Task prompt>
Set down the lines below exactly as they stand, please. Go from the first through the one containing "set_input_delay 1.06 -clock".

Data to process>
===============

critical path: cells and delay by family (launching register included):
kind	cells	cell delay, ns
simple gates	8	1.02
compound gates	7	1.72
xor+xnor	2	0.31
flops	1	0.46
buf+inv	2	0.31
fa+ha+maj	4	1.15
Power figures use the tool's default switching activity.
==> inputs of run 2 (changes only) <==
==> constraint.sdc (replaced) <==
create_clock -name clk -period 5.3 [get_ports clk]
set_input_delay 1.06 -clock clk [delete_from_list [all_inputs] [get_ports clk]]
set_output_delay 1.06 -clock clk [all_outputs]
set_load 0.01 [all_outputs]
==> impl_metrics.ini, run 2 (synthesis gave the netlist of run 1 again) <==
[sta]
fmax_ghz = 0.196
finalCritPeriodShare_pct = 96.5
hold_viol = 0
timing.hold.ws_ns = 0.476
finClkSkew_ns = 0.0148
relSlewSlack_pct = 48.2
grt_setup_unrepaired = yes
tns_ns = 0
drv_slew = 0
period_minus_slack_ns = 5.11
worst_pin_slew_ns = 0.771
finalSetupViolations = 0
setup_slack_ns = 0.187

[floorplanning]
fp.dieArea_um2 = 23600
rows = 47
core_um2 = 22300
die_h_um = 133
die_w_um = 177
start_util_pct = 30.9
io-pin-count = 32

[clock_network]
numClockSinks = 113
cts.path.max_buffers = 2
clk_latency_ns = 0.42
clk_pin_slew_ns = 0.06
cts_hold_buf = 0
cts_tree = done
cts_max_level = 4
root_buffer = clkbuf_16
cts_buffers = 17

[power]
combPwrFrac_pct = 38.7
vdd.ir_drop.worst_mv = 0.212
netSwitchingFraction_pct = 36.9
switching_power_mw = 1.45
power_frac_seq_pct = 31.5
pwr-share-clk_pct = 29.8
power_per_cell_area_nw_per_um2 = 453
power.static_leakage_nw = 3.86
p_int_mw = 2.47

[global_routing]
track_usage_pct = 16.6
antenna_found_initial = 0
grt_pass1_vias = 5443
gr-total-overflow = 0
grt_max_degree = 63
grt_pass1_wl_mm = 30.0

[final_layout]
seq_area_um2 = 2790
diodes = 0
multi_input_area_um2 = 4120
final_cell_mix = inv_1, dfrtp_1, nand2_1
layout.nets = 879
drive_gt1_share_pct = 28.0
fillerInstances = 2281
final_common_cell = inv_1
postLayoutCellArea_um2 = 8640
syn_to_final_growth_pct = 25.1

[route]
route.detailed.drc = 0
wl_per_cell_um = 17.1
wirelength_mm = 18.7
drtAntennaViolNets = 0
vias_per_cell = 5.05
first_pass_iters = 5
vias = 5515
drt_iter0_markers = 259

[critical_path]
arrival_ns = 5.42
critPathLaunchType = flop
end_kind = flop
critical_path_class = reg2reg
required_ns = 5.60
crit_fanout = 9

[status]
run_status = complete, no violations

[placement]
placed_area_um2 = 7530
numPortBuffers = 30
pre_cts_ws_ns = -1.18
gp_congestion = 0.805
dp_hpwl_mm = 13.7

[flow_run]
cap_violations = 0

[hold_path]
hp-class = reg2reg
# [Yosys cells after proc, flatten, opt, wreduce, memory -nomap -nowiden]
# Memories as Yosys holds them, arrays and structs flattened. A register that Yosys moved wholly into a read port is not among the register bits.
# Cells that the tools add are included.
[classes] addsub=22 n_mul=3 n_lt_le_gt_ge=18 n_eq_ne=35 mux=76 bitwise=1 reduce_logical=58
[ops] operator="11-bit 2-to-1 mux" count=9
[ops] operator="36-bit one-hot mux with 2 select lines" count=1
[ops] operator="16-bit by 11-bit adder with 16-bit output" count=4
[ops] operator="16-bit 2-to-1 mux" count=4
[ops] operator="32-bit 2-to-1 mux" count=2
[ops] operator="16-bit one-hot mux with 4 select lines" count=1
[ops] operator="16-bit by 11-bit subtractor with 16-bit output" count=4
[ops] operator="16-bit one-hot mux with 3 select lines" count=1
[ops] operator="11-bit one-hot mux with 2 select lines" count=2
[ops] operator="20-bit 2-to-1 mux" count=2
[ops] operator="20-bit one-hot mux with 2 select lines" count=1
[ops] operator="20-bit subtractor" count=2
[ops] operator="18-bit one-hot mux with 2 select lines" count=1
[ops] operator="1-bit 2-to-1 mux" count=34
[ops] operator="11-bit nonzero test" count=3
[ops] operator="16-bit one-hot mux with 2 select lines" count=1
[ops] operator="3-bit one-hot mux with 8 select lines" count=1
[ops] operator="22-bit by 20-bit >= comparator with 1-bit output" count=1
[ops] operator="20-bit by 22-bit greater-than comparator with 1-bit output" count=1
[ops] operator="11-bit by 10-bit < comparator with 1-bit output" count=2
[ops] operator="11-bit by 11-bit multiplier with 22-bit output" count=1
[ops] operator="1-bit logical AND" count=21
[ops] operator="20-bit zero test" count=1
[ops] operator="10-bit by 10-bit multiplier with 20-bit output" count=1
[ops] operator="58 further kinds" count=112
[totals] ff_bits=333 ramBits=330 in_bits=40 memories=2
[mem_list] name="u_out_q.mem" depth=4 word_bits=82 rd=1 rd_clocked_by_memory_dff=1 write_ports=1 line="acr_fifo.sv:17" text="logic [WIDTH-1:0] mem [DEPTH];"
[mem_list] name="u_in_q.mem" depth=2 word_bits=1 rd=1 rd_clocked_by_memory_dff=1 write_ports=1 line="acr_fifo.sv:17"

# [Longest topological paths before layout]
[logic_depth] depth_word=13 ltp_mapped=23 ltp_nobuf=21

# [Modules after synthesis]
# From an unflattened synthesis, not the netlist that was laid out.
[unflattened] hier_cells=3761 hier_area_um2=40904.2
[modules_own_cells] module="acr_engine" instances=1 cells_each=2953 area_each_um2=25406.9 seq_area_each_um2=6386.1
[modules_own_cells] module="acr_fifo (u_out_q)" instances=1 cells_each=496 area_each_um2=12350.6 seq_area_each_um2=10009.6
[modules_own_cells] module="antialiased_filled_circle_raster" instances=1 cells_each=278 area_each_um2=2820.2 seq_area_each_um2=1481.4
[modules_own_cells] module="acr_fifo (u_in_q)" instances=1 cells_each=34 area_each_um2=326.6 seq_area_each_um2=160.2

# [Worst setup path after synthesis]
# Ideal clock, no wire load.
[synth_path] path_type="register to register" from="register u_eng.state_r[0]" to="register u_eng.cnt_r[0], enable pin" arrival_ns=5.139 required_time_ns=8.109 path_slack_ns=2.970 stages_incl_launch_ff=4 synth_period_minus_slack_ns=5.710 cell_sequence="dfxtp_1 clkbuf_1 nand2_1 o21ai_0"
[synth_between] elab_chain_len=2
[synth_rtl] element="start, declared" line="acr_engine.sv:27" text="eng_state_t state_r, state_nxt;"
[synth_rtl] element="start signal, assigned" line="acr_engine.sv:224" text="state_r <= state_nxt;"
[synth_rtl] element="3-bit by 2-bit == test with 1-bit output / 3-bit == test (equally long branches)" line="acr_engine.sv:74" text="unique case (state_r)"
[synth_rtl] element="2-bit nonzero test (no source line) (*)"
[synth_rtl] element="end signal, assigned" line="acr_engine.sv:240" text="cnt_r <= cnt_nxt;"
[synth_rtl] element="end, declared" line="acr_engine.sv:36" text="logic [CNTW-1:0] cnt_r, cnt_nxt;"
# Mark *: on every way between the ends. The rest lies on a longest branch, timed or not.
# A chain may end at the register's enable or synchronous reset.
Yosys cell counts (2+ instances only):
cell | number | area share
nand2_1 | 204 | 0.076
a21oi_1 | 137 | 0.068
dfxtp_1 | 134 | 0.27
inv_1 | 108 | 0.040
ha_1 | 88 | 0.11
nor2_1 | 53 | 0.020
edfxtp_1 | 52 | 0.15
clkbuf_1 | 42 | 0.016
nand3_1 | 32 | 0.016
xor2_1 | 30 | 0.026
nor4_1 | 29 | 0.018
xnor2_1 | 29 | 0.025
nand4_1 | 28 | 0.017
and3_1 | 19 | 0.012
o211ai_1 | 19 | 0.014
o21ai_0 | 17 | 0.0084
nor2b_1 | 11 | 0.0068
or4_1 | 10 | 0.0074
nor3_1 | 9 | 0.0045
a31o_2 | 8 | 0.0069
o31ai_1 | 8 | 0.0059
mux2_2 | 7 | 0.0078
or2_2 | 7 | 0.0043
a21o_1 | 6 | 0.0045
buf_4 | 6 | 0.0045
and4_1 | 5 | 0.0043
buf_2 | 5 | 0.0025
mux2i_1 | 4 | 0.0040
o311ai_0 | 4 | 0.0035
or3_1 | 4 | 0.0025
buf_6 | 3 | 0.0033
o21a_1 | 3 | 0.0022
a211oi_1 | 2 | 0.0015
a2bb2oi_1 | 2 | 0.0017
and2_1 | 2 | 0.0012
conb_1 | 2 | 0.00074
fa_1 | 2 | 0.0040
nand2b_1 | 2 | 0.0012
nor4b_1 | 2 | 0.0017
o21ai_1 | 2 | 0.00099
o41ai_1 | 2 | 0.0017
## src/rtl/tbars_pkg.sv

```systemverilog
// shared types, constants and arithmetic helpers for the trackball report splitter
`timescale 1ns / 1ps

package tbars_pkg;

    typedef logic signed [8:0] t_rem;
    typedef logic signed [7:0] t_move;
    typedef logic signed [6:0] t_wheel;
    typedef logic [6:0]        t_chunk;

    localparam t_chunk CHUNK_RESET = 7'd15;
    localparam t_chunk CHUNK_MIN   = 7'd3;
    localparam t_rem   TOTAL_CAP   = 9'sd150;

    // fixed-point 1/10 for the wheel: floor(v * 205 / 2048) == v / 10 for v up to 1028
    localparam logic [16:0] RECIP10     = 17'd205;
    localparam int          RECIP_SHIFT = 11;

    // axis total: sign(net) * min(5^|net|, 150)
    function automatic t_rem axis_total(input t_move neg, input t_move pos);
        logic signed [8:0] net;
        logic [8:0]        mag;
        t_rem              tot;
        net = {pos[7], pos} - {neg[7], neg};
        mag = net[8] ? 9'(-net) : 9'(net);
        case (mag)
            9'd0:    tot = 9'sd0;
            9'd1:    tot = 9'sd5;
            9'd2:    tot = 9'sd25;
            9'd3:    tot = 9'sd125;
            default: tot = TOTAL_CAP;
        endcase
        return net[8] ? -tot : tot;
    endfunction

    // wheel step trunc(3*dy/10), toward zero
    function automatic t_wheel wheel_step(input t_move dy);
        logic [6:0]  mag;
        logic [8:0]  mag3;
        logic [16:0] prod;
        logic [5:0]  quo;
        t_wheel      w;
        mag  = dy[7] ? 7'(-dy) : 7'(dy);
        mag3 = {2'b00, mag} + {1'b0, mag, 1'b0};
        prod = 17'(mag3) * RECIP10;
        quo  = prod[RECIP_SHIFT +: 6];
        w    = $signed({1'b0, quo});
        return dy[7] ? -w : w;
    endfunction

endpackage

```

## src/rtl/tbars_if.sv

```systemverilog
// channel interfaces: sample input, report output, chunk size configuration
`timescale 1ns / 1ps

interface tbars_in_if;
    logic              valid;
    logic              ready;
    logic signed [7:0] y_neg_count;
    logic signed [7:0] y_pos_count;
    logic signed [7:0] x_neg_count;
    logic signed [7:0] x_pos_count;
    logic              scroll_mode;

    modport source (output valid, y_neg_count, y_pos_count, x_neg_count, x_pos_count,
                    scroll_mode, input ready);
    modport sink   (input valid, y_neg_count, y_pos_count, x_neg_count, x_pos_count,
                    scroll_mode, output ready);
endinterface

interface tbars_out_if;
    logic              valid;
    logic              ready;
    logic signed [7:0] move_x;
    logic signed [7:0] move_y;
    logic signed [6:0] wheel;
    logic              last;

    modport source (output valid, move_x, move_y, wheel, last, input ready);
    modport sink   (input valid, move_x, move_y, wheel, last, output ready);
endinterface

interface tbars_cfg_if;
    logic       valid;
    logic       ready;
    logic [6:0] chunk_max;

    modport source (output valid, chunk_max, input ready);
    modport sink   (input valid, chunk_max, output ready);
endinterface

```

## src/rtl/tbars_chunk_unit.sv

```systemverilog
// shared chunk unit: clamps a remainder to +-chunk and gives the new remainder
`timescale 1ns / 1ps

module tbars_chunk_unit
    import tbars_pkg::*;
(
    input  t_rem   i_rem,
    input  t_chunk i_chunk,
    output t_move  o_part,
    output t_rem   o_rem
);

    t_rem w_pos_c;
    t_rem w_neg_c;

    assign w_pos_c = $signed({2'b00, i_chunk});
    assign w_neg_c = -w_pos_c;

    always_comb begin
        if (i_rem > w_pos_c) begin
            o_part = w_pos_c[7:0];
            o_rem  = i_rem - w_pos_c;
        end else if (i_rem < w_neg_c) begin
            o_part = w_neg_c[7:0];
            o_rem  = i_rem + w_pos_c;
        end else begin
            // remainder fits in one report
            o_part = i_rem[7:0];
            o_rem  = '0;
        end
    end

endmodule

```

## src/rtl/trackball_accel_report_splitter_top.sv

```systemverilog
// top level: sample capture, report sequencer, output register, chunk size register
//
//  channel  | dir | handshake     | payload
//  ---------+-----+---------------+------------------------------------------------
//  i_in     | in  | valid / ready | y_neg/y_pos/x_neg/x_pos counts, scroll_mode
//  o_out    | out | valid / ready | move_x, move_y, wheel, last
//  i_cfg    | in  | valid / ready | chunk_max (ready always high)
//
//  a sample is taken while idle; each report then goes through the one chunk unit
//  in an x step and then a y step
//  a sample with no motion gives no report and leaves the sequencer idle
//  the y step waits while the output register holds a report not yet taken
//  input ready is high only while no sample is in progress; synchronous active-low reset
//  sets chunk_max to 15 and empties the output register
`timescale 1ns / 1ps

module trackball_accel_report_splitter_top
    import tbars_pkg::*;
(
    input  logic          i_clk,
    input  logic          i_rst_n,
    tbars_in_if.sink      i_in,
    tbars_out_if.source   o_out,
    tbars_cfg_if.sink     i_cfg
);

    typedef enum logic [2:0] {
        S_IDLE   = 3'b001,
        S_STEP_X = 3'b010,
        S_STEP_Y = 3'b100
    } t_state;

    t_state r_state, n_state;
    t_chunk r_chunk_max;
    t_rem   r_rem_x, n_rem_x;
    t_rem   r_rem_y, n_rem_y;
    t_move  r_dx, n_dx;
    logic   r_scroll, n_scroll;

    logic   r_out_valid, n_out_valid;
    t_move  r_move_x, n_move_x;
    t_move  r_move_y, n_move_y;
    t_wheel r_wheel, n_wheel;
    logic   r_last, n_last;

    t_chunk w_chunk;
    t_rem   w_unit_rem_in;
    t_move  w_unit_part;
    t_rem   w_unit_rem_out;
    logic   w_slot_free;
    logic   w_in_take;
    logic   w_emit;
    logic   w_emit_last;
    t_rem   w_tot_x;
    t_rem   w_tot_y;

    assign w_chunk = (r_chunk_max < CHUNK_MIN) ? CHUNK_MIN : r_chunk_max;

    // one chunk unit shared by both axes
    assign w_unit_rem_in = (r_state == S_STEP_Y) ? r_rem_y : r_rem_x;

    tbars_chunk_unit u_chunk (
        .i_rem   (w_unit_rem_in),
        .i_chunk (w_chunk),
        .o_part  (w_unit_part),
        .o_rem   (w_unit_rem_out)
    );

    assign i_in.ready  = (r_state == S_IDLE);
    assign i_cfg.ready = 1'b1;
    assign w_in_take   = i_in.valid && i_in.ready;
    assign w_slot_free = !r_out_valid || o_out.ready;
    assign w_emit      = (r_state == S_STEP_Y) && w_slot_free;
    assign w_emit_last = (r_rem_x == '0) && (w_unit_rem_out == '0);

    assign w_tot_x = axis_total(i_in.x_neg_count, i_in.x_pos_count);
    assign w_tot_y = axis_total(i_in.y_neg_count, i_in.y_pos_count);

    always_comb begin
        n_state     = r_state;
        n_rem_x     = r_rem_x;
        n_rem_y     = r_rem_y;
        n_dx        = r_dx;
        n_scroll    = r_scroll;
        n_out_valid = r_out_valid && !o_out.ready;
        n_move_x    = r_move_x;
        n_move_y    = r_move_y;
        n_wheel     = r_wheel;
        n_last      = r_last;

        unique case (r_state)
            S_IDLE: begin
                if (w_in_take) begin
                    n_rem_x  = w_tot_x;
                    n_rem_y  = w_tot_y;
                    n_scroll = i_in.scroll_mode;
                    if (w_tot_x != '0 || w_tot_y != '0) begin
                        n_state = S_STEP_X;
                    end
                end
            end
            S_STEP_X: begin
                n_dx    = w_unit_part;
                n_rem_x = w_unit_rem_out;
                n_state = S_STEP_Y;
            end
            S_STEP_Y: begin
                if (w_emit) begin
                    n_rem_y     = w_unit_rem_out;
                    n_out_valid = 1'b1;
                    n_last      = w_emit_last;
                    if (r_scroll) begin
                        n_move_x = '0;
                        n_move_y = '0;
                        n_wheel  = wheel_step(w_unit_part);
                    end else begin
                        n_move_x = r_dx;
                        n_move_y = w_unit_part;
                        n_wheel  = '0;
                    end
                    n_state = w_emit_last ? S_IDLE : S_STEP_X;
                end
            end
            default: n_state = S_IDLE;
        endcase
    end

    always_ff @(posedge i_clk) begin
        if (!i_rst_n) begin
            r_state     <= S_IDLE;
            r_out_valid <= 1'b0;
            r_rem_x     <= '0;
            r_rem_y     <= '0;
            r_chunk_max <= CHUNK_RESET;
        end else begin
            r_state     <= n_state;
            r_out_valid <= n_out_valid;
            r_rem_x     <= n_rem_x;
            r_rem_y     <= n_rem_y;
            if (i_cfg.valid && i_cfg.ready) begin
                r_chunk_max <= i_cfg.chunk_max;
            end
        end
    end

    always_ff @(posedge i_clk) begin
        r_dx     <= n_dx;
        r_scroll <= n_scroll;
        r_move_x <= n_move_x;
        r_move_y <= n_move_y;
        r_wheel  <= n_wheel;
        r_last   <= n_last;
    end

    assign o_out.valid  = r_out_valid;
    assign o_out.move_x = r_move_x;
    assign o_out.move_y = r_move_y;
    assign o_out.wheel  = r_wheel;
    assign o_out.last   = r_last;

    // idle means the previous sample is fully split
    a_idle_empty: assert property (@(posedge i_clk) disable iff (!i_rst_n)
        (r_state == S_IDLE) |-> (r_rem_x == '0 && r_rem_y == '0))
        else $error("remainder left over while idle");

    // the final report returns the sequencer to idle
    a_last_to_idle: assert property (@(posedge i_clk) disable iff (!i_rst_n)
        (w_emit && w_emit_last) |=> (r_state == S_IDLE && r_out_valid && r_last))
        else $error("final report did not end the sample");

    // a wheel report never carries movement
    a_wheel_only: assert property (@(posedge i_clk) disable iff (!i_rst_n)
        (r_out_valid && r_wheel != '0) |-> (r_move_x == '0 && r_move_y == '0))
        else $error("movement alongside wheel step");

    // remainders stay within the acceleration cap
    a_rem_bound: assert property (@(posedge i_clk) disable iff (!i_rst_n)
        (r_rem_x <= TOTAL_CAP && r_rem_x >= -TOTAL_CAP &&
         r_rem_y <= TOTAL_CAP && r_rem_y >= -TOTAL_CAP))
        else $error("remainder beyond cap");

endmodule

```

## src/flat_wrapper.sv

```systemverilog
// flat-port wrapper written by rule: the top's interface ports become plain ports
module trackball_accel_report_splitter_top_flat import tbars_pkg::*;
  (i_clk, i_rst_n, i_in_valid, i_in_y_neg_count, i_in_y_pos_count, i_in_x_neg_count, i_in_x_pos_count, i_in_scroll_mode, i_in_ready, o_out_valid, o_out_move_x, o_out_move_y, o_out_wheel, o_out_last, o_out_ready, i_cfg_valid, i_cfg_chunk_max, i_cfg_ready);
  tbars_in_if i_in_i ();
  tbars_out_if o_out_i ();
  tbars_cfg_if i_cfg_i ();
  input  logic i_clk;
  input  logic i_rst_n;
  input wire logic [$bits(i_in_i.valid)-1:0] i_in_valid;
  input wire logic [$bits(i_in_i.y_neg_count)-1:0] i_in_y_neg_count;
  input wire logic [$bits(i_in_i.y_pos_count)-1:0] i_in_y_pos_count;
  input wire logic [$bits(i_in_i.x_neg_count)-1:0] i_in_x_neg_count;
  input wire logic [$bits(i_in_i.x_pos_count)-1:0] i_in_x_pos_count;
  input wire logic [$bits(i_in_i.scroll_mode)-1:0] i_in_scroll_mode;
  output wire logic [$bits(i_in_i.ready)-1:0] i_in_ready;
  output wire logic [$bits(o_out_i.valid)-1:0] o_out_valid;
  output wire logic [$bits(o_out_i.move_x)-1:0] o_out_move_x;
  output wire logic [$bits(o_out_i.move_y)-1:0] o_out_move_y;
  output wire logic [$bits(o_out_i.wheel)-1:0] o_out_wheel;
  output wire logic [$bits(o_out_i.last)-1:0] o_out_last;
  input wire logic [$bits(o_out_i.ready)-1:0] o_out_ready;
  input wire logic [$bits(i_cfg_i.valid)-1:0] i_cfg_valid;
  input wire logic [$bits(i_cfg_i.chunk_max)-1:0] i_cfg_chunk_max;
  output wire logic [$bits(i_cfg_i.ready)-1:0] i_cfg_ready;
  assign i_in_i.valid = i_in_valid;
  assign i_in_i.y_neg_count = i_in_y_neg_count;
  assign i_in_i.y_pos_count = i_in_y_pos_count;
  assign i_in_i.x_neg_count = i_in_x_neg_count;
  assign i_in_i.x_pos_count = i_in_x_pos_count;
  assign i_in_i.scroll_mode = i_in_scroll_mode;
  assign i_in_ready = i_in_i.ready;
  assign o_out_valid = o_out_i.valid;
  assign o_out_move_x = o_out_i.move_x;
  assign o_out_move_y = o_out_i.move_y;
  assign o_out_wheel = o_out_i.wheel;
  assign o_out_last = o_out_i.last;
  assign o_out_i.ready = o_out_ready;
  assign i_cfg_i.valid = i_cfg_valid;
  assign i_cfg_i.chunk_max = i_cfg_chunk_max;
  assign i_cfg_ready = i_cfg_i.ready;
  trackball_accel_report_splitter_top u_core (.i_clk(i_clk), .i_rst_n(i_rst_n), .i_in(i_in_i), .o_out(o_out_i), .i_cfg(i_cfg_i));
endmodule
```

===============

Reply to the exercise>
critical path: cells and delay by family (launching register included):
kind	cells	cell delay, ns
simple gates	8	1.02
compound gates	7	1.72
xor+xnor	2	0.31
flops	1	0.46
buf+inv	2	0.31
fa+ha+maj	4	1.15
Power figures use the tool's default switching activity.
==> inputs of run 2 (changes only) <==
==> constraint.sdc (replaced) <==
create_clock -name clk -period 5.3 [get_ports clk]
set_input_delay 1.06 -clock clk [delete_from_list [all_inputs] [get_ports clk]]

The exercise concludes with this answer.